Analisis Klasifikasi Citra Histopatologi Kanker Paru-paru Menggunakan Arsitektur DenseNet121

Abstract

Secara global, diperkirakan terdapat 2,4 juta kasus baru kanker paru-paru dan sekitar 1,8 juta kematian pada tahun 2022, mewakili 18,7% dari seluruh kematian akibat kanker. Kanker paru merupakan penyebab kematian utama, yaitu 14,1% (30,843 kematian) dari seluruh kematian akibat kanker di Indonesia. Penelitian ini bertujuan untuk membuat model convolutional neural network dengan arsitektur DenseNet121 dalam memprediksi status kanker paru-paru pada citra histopatologi. Data yang digunakan dalam penelitian ini bersumber dari dataset LungHist700 yang terdiri atas 691 citra histopatologi jaringan kanker paru paru dan terbagi menjadi tiga kelompok, yaitu normal, adenocarcinoma, dan squamous cell carcinoma. Arsitektur DenseNet121 digunakan untuk melatih model karena kemampuannya dalam mengurangi kebutuhan sumber daya komputasi yang tinggi. Pada penelitian ini, terdapat delapan kombinasi model yang dihasilkan dari kombinasi praproses contrast limited adaptive histogram equalization (CLAHE) dan tanpa CLAHE, serta hyperparameter. Model terbaik dihasilkan dari model dengan praproses CLAHE, learning rate 1e-5, batch size 16, yang mencapai akurasi 89,93%., precision 90,30%, sensitivitas 89,93%, F1-Score 89,97%, dan balanced accuracy 91,53%.

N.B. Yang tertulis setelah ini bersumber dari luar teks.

$ cat config.mk
export PLATFORM = sky130hd
export DESIGN_NAME = output_switch_sync
export DESIGN_NICKNAME = d
export VERILOG_FILES = /design/src/rtl/output_switch_sync.sv
export SDC_FILE = /design/constraint.sdc
export NUM_CORES = 1
export LEC_CHECK = 0
export ABC_AREA = 1
export ABC_CLOCK_PERIOD_IN_PS = 1900
export CAP_MARGIN = 5
export CORE_MARGIN = 2
export CORE_UTILIZATION = 39
export DETAILED_ROUTE_END_ITERATION = 10
export PLACE_DENSITY = 0.67
export SYNTH_ARGS = -nofsm -noshare
export SYNTH_HDL_FRONTEND = slang
export SYNTH_SLANG_ARGS = --single-unit
$ cat constraint.sdc
create_clock -name clk -period 1.9 [get_ports clk]
set_input_delay 0.38 -clock clk [delete_from_list [all_inputs] [get_ports clk]]
set_output_delay 0.38 -clock clk [all_outputs]
set_load 0.01 [all_outputs]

Globally, it is estimated that there were 2.4 million new cases of lung cancer and approximately 1.8 million deaths in 2022, representing 18.7% of all cancer related deaths. Lung cancer is the leading cause of cancer mortality in Indonesia, accounting for 14.1% (30,843 deaths) of all cancer deaths. This study aims to develop a convolutional neural network model with the DenseNet121 architecture to predict lung cancer status from histopathological images. The data used in this study comes from the LungHist700 dataset, which consists of 691 histopathological images of lung cancer tissue divided into three classes, normal, adenocarcinoma, and squamous cell carcinoma. The DenseNet121 architecture was chosen to train the model due to its ability to reduce the need for high computational resources. In this study, eight model combinations were created from the use of preprocessing with contrast limited adaptive histogram equalization (CLAHE) and without CLAHE, along with different hyperparameters. The best model was obtained from the combination using CLAHE preprocessing, a learning rate of 1e-5, and a batch size of 16, achieving an accuracy of 89.93%, precision of 90.30%, sensitivity of 89.93%, F1-Score of 89.97%, and balanced accuracy of 91.53%.